Peoples ignorance of science is amazing. I include myself on my last post. I am about the write a letter to the editor of the local paper, as ‘deniers’ and unbelievers are compared to those who denied Gallilaeo etc., isn’t it the other way around. LOL
in response to Jan Alvestad:
While this illustrates your point, the Catania interpretation is interesting as there should have been one group less. Groups 9 and 10 are magnetically one group.
Leif Svalgaard says:
October 8, 2013 at 6:32 am
In order to be compatible with the past counting method we cannot use the magnetic field to discriminate between groups, so 9 and 10 must be counted as two groups as Wolf and Wolfer would have counted them as two groups also [based on the distance between them].

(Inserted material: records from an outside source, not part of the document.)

==> config.mk <==
export PLATFORM = sky130hd
export DESIGN_NAME = conv_sequencer
export DESIGN_NICKNAME = d
export VERILOG_FILES = /design/src/rtl/conv_seq_pkg.sv /design/src/rtl/conv_start_arb.sv /design/src/rtl/conv_chan_step.sv /design/src/rtl/conv_capture.sv /design/src/rtl/conv_sequencer.sv
export SDC_FILE = /design/constraint.sdc
export NUM_CORES = 1
export LEC_CHECK = 0
export ABC_AREA = 1
export BUFFER_PORTS_ARGS = -buffer_cell sky130_fd_sc_hd__buf_2
export CAP_MARGIN = 20
export CORE_ASPECT_RATIO = 1.5
export CORE_MARGIN = 4
export CORE_UTILIZATION = 54
export CTS_CLUSTER_DIAMETER = 200
export DETAILED_ROUTE_END_ITERATION = 16
export PLACE_DENSITY = 0.76
export SLEW_MARGIN = 20
export SYNTH_ARGS = -nofsm -noshare
export SYNTH_HDL_FRONTEND = slang
export SYNTH_SLANG_ARGS = --single-unit
==> constraint.sdc <==
create_clock -name clk -period 8.4 [get_ports clk]
set_input_delay 1.68 -clock clk [delete_from_list [all_inputs] [get_ports clk]]
set_output_delay 1.68 -clock clk [all_outputs]
set_load 0.02 [all_outputs]
==> src/rtl/conv_seq_pkg.sv <==
package conv_seq_pkg;
  localparam int MAX_CH = 16;

  // Upward search with wraparound for the next enabled channel.
  function automatic logic [7:0] rr_next(input logic [MAX_CH-1:0] mask,
                                         input logic [7:0] cur,
                                         input int unsigned n);
    logic [7:0] r;
    logic found;
    int unsigned c;
    r = cur;
    found = 1'b0;
    for (int i = 1; i <= MAX_CH; i++) begin
      c = (32'(cur) + 32'(i)) % n;
      if (!found && (32'(i) <= n) && mask[c]) begin
        r = 8'(c);
        found = 1'b1;
      end
    end
    return r;
  endfunction
endpackage

==> src/rtl/conv_start_arb.sv <==
module conv_start_arb (
  input  logic clk,
  input  logic rst_n,
  input  logic enable,
  input  logic idle,
  input  logic continuous,
  input  logic oneshot_req,
  input  logic pace_active,
  input  logic pace_tick,
  output logic fire
);
  logic os_pend, pace_pend;
  logic want_os, want_pace, want;

  assign want_os   = oneshot_req | os_pend;
  assign want_pace = pace_tick | pace_pend;
  // one-shot ignored in continuous mode; R4/R5 pacing choice
  assign want = continuous ? (pace_active ? want_pace : 1'b1) : want_os;
  assign fire = enable & idle & want;

  always_ff @(posedge clk or negedge rst_n) begin
    if (!rst_n) begin
      os_pend   <= 1'b0;
      pace_pend <= 1'b0;
    end else begin
      // disabled drops pending requests
      if (!enable || continuous || fire) os_pend <= 1'b0;
      else if (oneshot_req)              os_pend <= 1'b1;
      if (!enable || !continuous || !pace_active || fire) pace_pend <= 1'b0;
      else if (pace_tick)                                 pace_pend <= 1'b1;
    end
  end
endmodule

==> src/rtl/conv_chan_step.sv <==
module conv_chan_step import conv_seq_pkg::*; #(
  parameter int NUM_CH = 9,
  parameter int SEL_W  = 4
) (
  input  logic              clk,
  input  logic              rst_n,
  input  logic              accept,
  input  logic [NUM_CH-1:0] mask,
  input  logic [SEL_W-1:0]  done_chan,
  input  logic              sel_wr,
  input  logic [SEL_W-1:0]  sel_wr_data,
  output logic [SEL_W-1:0]  sel
);
  logic             step_en;
  logic [SEL_W-1:0] step_val;

  assign step_en  = accept && (mask != '0);
  assign step_val = SEL_W'(rr_next(MAX_CH'(mask), 8'(done_chan), NUM_CH));

  always_ff @(posedge clk or negedge rst_n) begin
    if (!rst_n)        sel <= '0;
    else if (step_en)  sel <= step_val;     // step wins over write
    else if (sel_wr)   sel <= sel_wr_data;  // zero mask keeps select
  end
endmodule

==> src/rtl/conv_capture.sv <==
module conv_capture #(
  parameter int RES_W = 12,
  parameter int SEL_W = 4
) (
  input  logic             clk,
  input  logic             rst_n,
  input  logic             accept,
  input  logic [RES_W-1:0] result,
  input  logic             err,
  input  logic [SEL_W-1:0] chan,
  input  logic             err_clr,
  output logic [RES_W-1:0] last_result,
  output logic             last_err,
  output logic             err_sticky,
  output logic             smp_valid,
  output logic [RES_W-1:0] smp_result,
  output logic             smp_err,
  output logic [SEL_W-1:0] smp_chan
);
  always_ff @(posedge clk or negedge rst_n) begin
    if (!rst_n) begin
      last_result <= '0;
      last_err    <= 1'b0;
      err_sticky  <= 1'b0;
      smp_valid   <= 1'b0;
      smp_result  <= '0;
      smp_err     <= 1'b0;
      smp_chan    <= '0;
    end else begin
      smp_valid <= accept;
      if (accept) begin
        last_result <= result;
        last_err    <= err;
        smp_result  <= result;
        smp_err     <= err;
        smp_chan    <= chan;
      end
      if (accept && err)  err_sticky <= 1'b1;  // set wins
      else if (err_clr)   err_sticky <= 1'b0;
    end
  end
endmodule

==> src/rtl/conv_sequencer.sv <==
module conv_sequencer #(
  parameter int NUM_CH = 9,
  parameter int SEL_W  = 4,
  parameter int RES_W  = 12
) (
  input  logic              clk,
  input  logic              rst_n,
  input  logic              enable,
  input  logic              continuous,
  input  logic              oneshot_req,
  input  logic              pace_active,
  input  logic              pace_tick,
  input  logic [NUM_CH-1:0] rr_mask,
  input  logic              sel_wr,
  input  logic [SEL_W-1:0]  sel_wr_data,
  input  logic              err_clr,
  output logic              conv_start,
  output logic [SEL_W-1:0]  conv_chan,
  input  logic              conv_done,
  input  logic [RES_W-1:0]  conv_result,
  input  logic              conv_err,
  output logic              ready,
  output logic [SEL_W-1:0]  chan_sel,
  output logic [RES_W-1:0]  last_result,
  output logic              last_err,
  output logic              err_sticky,
  output logic              smp_valid,
  output logic [RES_W-1:0]  smp_result,
  output logic              smp_err,
  output logic [SEL_W-1:0]  smp_chan
);
  logic             busy;
  logic [SEL_W-1:0] cur_chan;
  logic             fire;
  logic             accept;

  // done only counts while a conversion is in progress
  assign accept     = enable & busy & conv_done;
  assign ready      = enable & ~busy;
  assign conv_start = fire;
  assign conv_chan  = busy ? cur_chan : chan_sel;

  always_ff @(posedge clk or negedge rst_n) begin
    if (!rst_n) begin
      busy     <= 1'b0;
      cur_chan <= '0;
    end else begin
      if (!enable)     busy <= 1'b0;        // abandon conversion
      else if (fire)   busy <= 1'b1;
      else if (accept) busy <= 1'b0;
      if (fire) cur_chan <= chan_sel;       // sample current select
    end
  end

  conv_start_arb u_arb (
    .clk(clk), .rst_n(rst_n), .enable(enable), .idle(~busy),
    .continuous(continuous), .oneshot_req(oneshot_req),
    .pace_active(pace_active), .pace_tick(pace_tick), .fire(fire)
  );

  conv_chan_step #(.NUM_CH(NUM_CH), .SEL_W(SEL_W)) u_step (
    .clk(clk), .rst_n(rst_n), .accept(accept), .mask(rr_mask),
    .done_chan(cur_chan), .sel_wr(sel_wr), .sel_wr_data(sel_wr_data),
    .sel(chan_sel)
  );

  conv_capture #(.RES_W(RES_W), .SEL_W(SEL_W)) u_cap (
    .clk(clk), .rst_n(rst_n), .accept(accept), .result(conv_result),
    .err(conv_err), .chan(cur_chan), .err_clr(err_clr),
    .last_result(last_result), .last_err(last_err), .err_sticky(err_sticky),
    .smp_valid(smp_valid), .smp_result(smp_result), .smp_err(smp_err),
    .smp_chan(smp_chan)
  );
endmodule

==> run summary, run 1 <==
sequential area share after synthesis - 13.16%
core area - 0.01025 mm^2
Antenna diodes - 0
FF-to-FF setup slack - 2.65 ns
share of cells above drive strength 1 - 16.50%
Yosys top cell by area - nand2_1
Slew Limit Fails - 0
setup TNS - 0 ns
crit path launch - cur_chan[0]$_DFFE_PN0P_
chip height - 133.9 um
Syn-to-layout area delta - 9.236%
measured slew at the worst slew-check pin - 0.7730 ns
worst skew pair latency - 0.28 ns
number of remaining DRC errors - 0
Cells after DPL - 1145
CTS tree - built
critical path type - reg -> reg
commonest non-fill, non-tap cell in the layout - nand2_1
Most used DFF post-synth - dfrtp_1
CTS Buf Count - 5
Setup crit end kind - flip-flop
Post-Syn Instances - 959
Post-synth ARST share - 100.0%
number of flops mapped to enable cells by yosys - 0
gr ovfl total - 0
Tcrit/Tclk final - 68.43%
Worst Hold Path EP - u_cap.smp_chan[2]$_DFFE_PN0P_
post-CTS resize count - 0
# H-tree levels - 2
Rows - 45
Hold Path Depth - 2
largest cells by area after synthesis - nand2_1, nand3_1, dfrtp_1, ha_1, inv_1
non-filler cells, final - 1153
Worst path slowest cell - ha_1
met2 Usage GRT - 49.92%
Routed wire per std cell - 14.51 um
gr busiest metal - met2
DP Wirelength - 13590 um
Nets - 1100
Layout fillers - 1062
Post-Syn Nets - 1048
CP peak stage delay - 0.77 ns
Initial Util - 55.65%
DR vias/cell - 5.466
TritonRoute pass-1 iters - 6
Reg-to-Reg End - u_step.sel[0]$_DFFE_PN0P_
met1 usage - 28.73%
Setup Fix Bufs, Post-CTS - 0
relative slew slack - 48.47%
mapped cell area - 0.005703 mm^2
warnings from Yosys - 0
FF+latch count, synth - 30
1st-iter DRT viols - 539
max-cap violation count - 0
Fin. Hold Viols - 0
CTS Sinks - 30
most frequent cells in the layout - nand2_1, nand3_1, inv_1
root buffer cell - clkbuf_16
GRT Total Usage - 27.05%
GR Layer Usage met3 - 2.301%
Most common cell on crit path - nand2_1
fmax - 0.1740 GHz
Crit Path Max Fanout - 43
buffers added on ports - 77
number of I/O pins - 78
pin count of the biggest net entering global routing - 44
Avg Synthesized Cell Area - 5.947 um^2
status - completed
die width - 91.91 um
Crit Reg-Reg Startpoint - cur_chan[0]$_DFFE_PN0P_
hold buffers post-CTS - 0
hold_sp - u_cap.smp_chan[2]$_DFFE_PN0P_
worst path required time - 8.55 ns
Synth top area share - 19.22%
routability cong. - 0.9960
# setup viols final - 0
via count - 6302
RSZ-0062 raised after global routing - false
cells on worst reg2reg path - 33
first-pass GRT wire length - 27190 um
final WL - 16730 um
CTS Buffer Depth - 2
skew final - 0.009004 ns
die area - 0.01230 mm^2
minimum clock period after layout - 5.748 ns
clk slew on worst S/H paths - 0.05 ns
Hold/Removal Path Class - reg -> reg
CP Data Arrival Time - 5.90 ns
initial antenna violation count - 0
post-synthesis cell type count - 42
number of routed nets with antenna violations - 0
startpoint class of the critical path - flip-flop
vias in the first global route - 5778
==> area by class of cell <==
class,count,area (um^2),area share [%]
multi-input cells,759,4237,68.01
well taps,141,176.4,2.832
repair buffers,80,407.9,6.548
clock buffers,6,138.9,2.229
flip-flops and latches,30,750.7,12.05
clock inverters,2,12.51,0.2008
inverters,135,506.7,8.134
==> logic make-up (layout without fill, tap and decap cells) <==
kind of cell               after synthesis  after routing  share of synthesized area (%)
buffers and inverters                  170            223                          12.55
DFF                                     30             30                          13.16
adders and majority gates               53             53                          11.63
and+or+nand+nor                        580            580                          47.94
xor gates and xnor gates                28             28                          4.827
AOI/OAI and AO/OA                       98             98                          9.895
==> per-layer routing <==
layer	share of wire, %	wire [um]	vias to the layer above
met5	0	0	-
met4	6.9	1150	0
met3	5.2	875	50
met2	50	8328	244
met1	38	6373	2811
li1	-	-	3197
==> cells in the mapped netlist (5+ instances only) <==
library cell	count
dfrtp_1	30
buf_2	5
nand3b_1	9
o211ai_1	9
nand2_2	29
a21oi_1	21
clkbuf_1	12
ha_1	53
xnor2_1	5
inv_2	14
nand3_1	158
xor2_1	19
nor2_1	37
inv_1	121
o31ai_1	5
nand3_2	8
buf_4	15
nand2_1	292
nand4_1	16
a21oi_2	6
nor3_1	8
o21ai_1	16
nand2_4	6
o21ai_0	36
==> state kept, by name, indices dropped and copies added (netlist names) <==
signal,flops
u_arb.os_pend,1
u_cap.smp_chan,4
cur_chan,4
busy,1
u_arb.pace_pend,1
u_step.sel,4
u_cap.smp_valid,1
u_cap.last_err,1
u_cap.err_sticky,1
u_cap.smp_result,12
==> how the worst max path moves through the flow <==
stage,cells after the start,to,slack [ns]
global route,31,u_step.sel[1]$_DFFE_PN0P_,2.07
detailed placement,33,u_step.sel[0]$_DFFE_PN0P_,2.65
floorplan,35,u_step.sel[3]$_DFFE_PN0P_,3.66
global placement,31,u_step.sel[3]$_DFFE_PN0P_,2.83
finish,33,u_step.sel[0]$_DFFE_PN0P_,2.65
CTS,31,u_step.sel[0]$_DFFE_PN0P_,2.65
==> through the flow <==
stage / setup WS, ns / area [um^2] / hold slack, ns / utilization (%)
global route: 2.069 / 6230 / 0.5048 / 60.79
finish: 2.652 / 6230 / 0.4808 / 60.79
floorplan: 3.660 / 5703 / 0.5187 / -
CTS: 2.647 / 6230 / 0.4877 / 60.79
global placement: 2.826 / 6078 / 0.4597 / 59.32
detailed placement: 2.652 / 6078 / 0.4737 / 59.32
==> worst max-delay path: cells and delay by family (launching register included) <==
family          cells  cell delay [ns]
compound gates      1             0.05
xor+xnor            1             0.20
fa+ha+maj           3             1.28
buf+inv             6             1.41
flops               1             0.32
simple gates       22             2.32
Power of run 1 is left out: the tool's default activity adds up to more than one toggle a clock period on the data nets, which glitch-free logic cannot reach.
==> run 2: changes to the inputs <==
PLACE_DENSITY = 0.79   (was 0.76)
clock period = 4.8 ns   (was 8.4 ns; I/O delays follow)
==> run 2 against run 1 <==
Compared with the run above: fmax up 31%; non-clock buffer count grew 23; worst hold slack gained 0.0024 ns; final area up 4.1%; die area is the same; final cell count up 2.1%; flip-flop and latch count is the same; routed wire length rose by 4.8%; utilization is 2.5 points higher; clock skew down 0.0051 ns; register-to-register slack got worse by 2.2 ns; clock-buffer cell count is the same; critical endpoint is now u_step.sel[2]$_DFFE_PN0P_; largest cell class unchanged; highest routed layer unchanged.
==> run summary, run 2 (synthesis results as in run 1) <==
status - completed
FF-to-FF setup slack - 0.42 ns
first-pass GRT wire length - 28840 um
die width - 91.91 um
GRT Total Usage - 28.48%
TritonRoute pass-1 iters - 5
die area - 0.01230 mm^2
Worst Hold Path EP - u_cap.smp_chan[2]$_DFFE_PN0P_
hold_sp - u_cap.smp_chan[2]$_DFFE_PN0P_
Cells after DPL - 1165
worst skew pair latency - 0.28 ns
Nets - 1124
relative slew slack - 56.58%
max-cap violation count - 0
Setup crit end kind - flip-flop
clk slew on worst S/H paths - 0.05 ns
CTS Sinks - 30
most frequent cells in the layout - nand2_1, nand3_1, inv_1
# setup viols final - 0
Crit Path Max Fanout - 12
number of routed nets with antenna violations - 0
Hold/Removal Path Class - reg -> reg
Most common cell on crit path - nand2_1
via count - 6574
Routed wire per std cell - 14.89 um
share of cells above drive strength 1 - 19.69%
# H-tree levels - 2
CP peak stage delay - 0.42 ns
fmax - 0.2284 GHz
final WL - 17520 um
CTS Buf Count - 5
crit path launch - cur_chan[1]$_DFFE_PN0P_
cells on worst reg2reg path - 31
worst path required time - 4.96 ns
Rows - 45
Worst path slowest cell - dfrtp_2
Syn-to-layout area delta - 13.76%
critical path type - reg -> reg
Antenna diodes - 0
startpoint class of the critical path - flip-flop
skew final - 0.003934 ns
initial antenna violation count - 0
Largest register FFs - 12
pin count of the biggest net entering global routing - 37
measured slew at the worst slew-check pin - 0.6513 ns
Slew Limit Fails - 0
routability cong. - 0.9704
minimum clock period after layout - 4.378 ns
number of I/O pins - 78
non-filler cells, final - 1177
Crit Reg-Reg Startpoint - cur_chan[1]$_DFFE_PN0P_
vias in the first global route - 6227
root buffer cell - clkbuf_16
buffers added on ports - 77
gr ovfl total - 0
core area - 0.01025 mm^2
DR vias/cell - 5.585
Hold Path Depth - 2
number of remaining DRC errors - 0
DP Wirelength - 13950 um
CTS Buffer Depth - 2
commonest non-fill, non-tap cell in the layout - nand2_1
Fin. Hold Viols - 0
Initial Util - 55.65%
1st-iter DRT viols - 407
Reg-to-Reg End - u_step.sel[2]$_DFFE_PN0P_
CP Data Arrival Time - 4.54 ns
CTS tree - built
Reg with most FFs - u_cap.smp_result
chip height - 133.9 um
Tcrit/Tclk final - 91.21%
run 2: changes by cell type in the layout (fill, tap and decap cells not counted), sizes merged:
cell,before,now
nor2,41,42
buf,80,103
run 2: metal layers:
| metal | vias to the layer above | GRT usage, % | wire length [um] |
|---|---|---|---|
| met1 | 2959 | 30.30 | 6500 |
| li1 | 3250 | - | - |
| met4 | 0 | 19.75 | 1063 |
| met2 | 291 | 52.15 | 8813 |
| met5 | - | 0 | 0 |
| met3 | 74 | 2.637 | 1145 |
run 2: critical path: cells and delay by family, from the launching register on:
kind / cells / cell delay (ns)
compound gates: 1 / 0.05
xor+xnor: 2 / 0.39
fa+ha+maj: 3 / 0.65
buf+inv: 5 / 0.48
flops: 1 / 0.42
simple gates: 20 / 2.25
run 2: area by class of cell:
type / count / area [um^2]
Clock inverter: 2 / 12.51
Inverter: 135 / 514.2
Timing Repair Buffer: 103 / 588.1
Fill cell: 1027 / 3760
Tap cell: 141 / 176.4
Clock buffer: 6 / 138.9
Sequential cell: 30 / 753.2
Multi-Input combinational cell: 760 / 4304
run 2: timing repair:
item | 4_1_cts | 5_1_grt
gates resized for setup | 0 | 22
setup endpoints to repair | 0 | 4
hold buffers | 0 | 0
setup buffers | 0 | 3
run 2: how the worst max path moves through the flow:
stage / endpoint / cells past startpoint
6_report: u_step.sel[2]$_DFFE_PN0P_ / 31
5_1_grt: u_step.sel[2]$_DFFE_PN0P_ / 34
4_1_cts: u_step.sel[1]$_DFFE_PN0P_ / 30
3_5_place_dp: u_step.sel[1]$_DFFE_PN0P_ / 28
3_3_place_gp: u_step.sel[2]$_DFFE_PN0P_ / 30
2_1_floorplan: u_step.sel[3]$_DFFE_PN0P_ / 35
run 2: through the flow:
step                instance area (um^2)  setup WS (ns)  hold WS, ns    TNS, ns  utilization (%)
CTS                                 6380         0.1875       0.4859          0            62.26
finish                              6487         0.4220       0.4832          0            63.31
detailed placement                  6228         0.2052       0.4731          0            60.78
floorplan                           5703        0.05987       0.5187          0                -
global route                        6487      -0.001554       0.5065  -0.001554            63.31
global placement                    6228         0.2276       0.4622          0            60.78
Power of run 2 is left out for the same reason.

Leif, while everyone would be able to observe the two spots, anyone who wants to calculate the spot number would have to make a decision (interpretation) on whether this is one group or two groups (the latter will bias the SN upwards). An experienced observer would know that spots spaced 10-15 degrees apart longitudinally, whether on a straight line or slightly slanted, could be one region. That decision is easy if you have the aid of a magnetogram and difficult without. In the case or AR 11861 some observers (Catania, Locarno) split the spots into two groups, while the others (Kanzelhohe, SWPC …) didn’t. I don’t know if any of the latter group uses magnetograms to aid their interpretations, but I have no reason to think so. After the initial observations AR 11861 is helping us towards an interpretation most observers would agree with as more spots have developed. In this case it is obvious that those that made the initial split made an interpretational error (that can be corrected), in other cases such a region might continue to decay and no agreement would be reached in the absence of knowledge of polarities.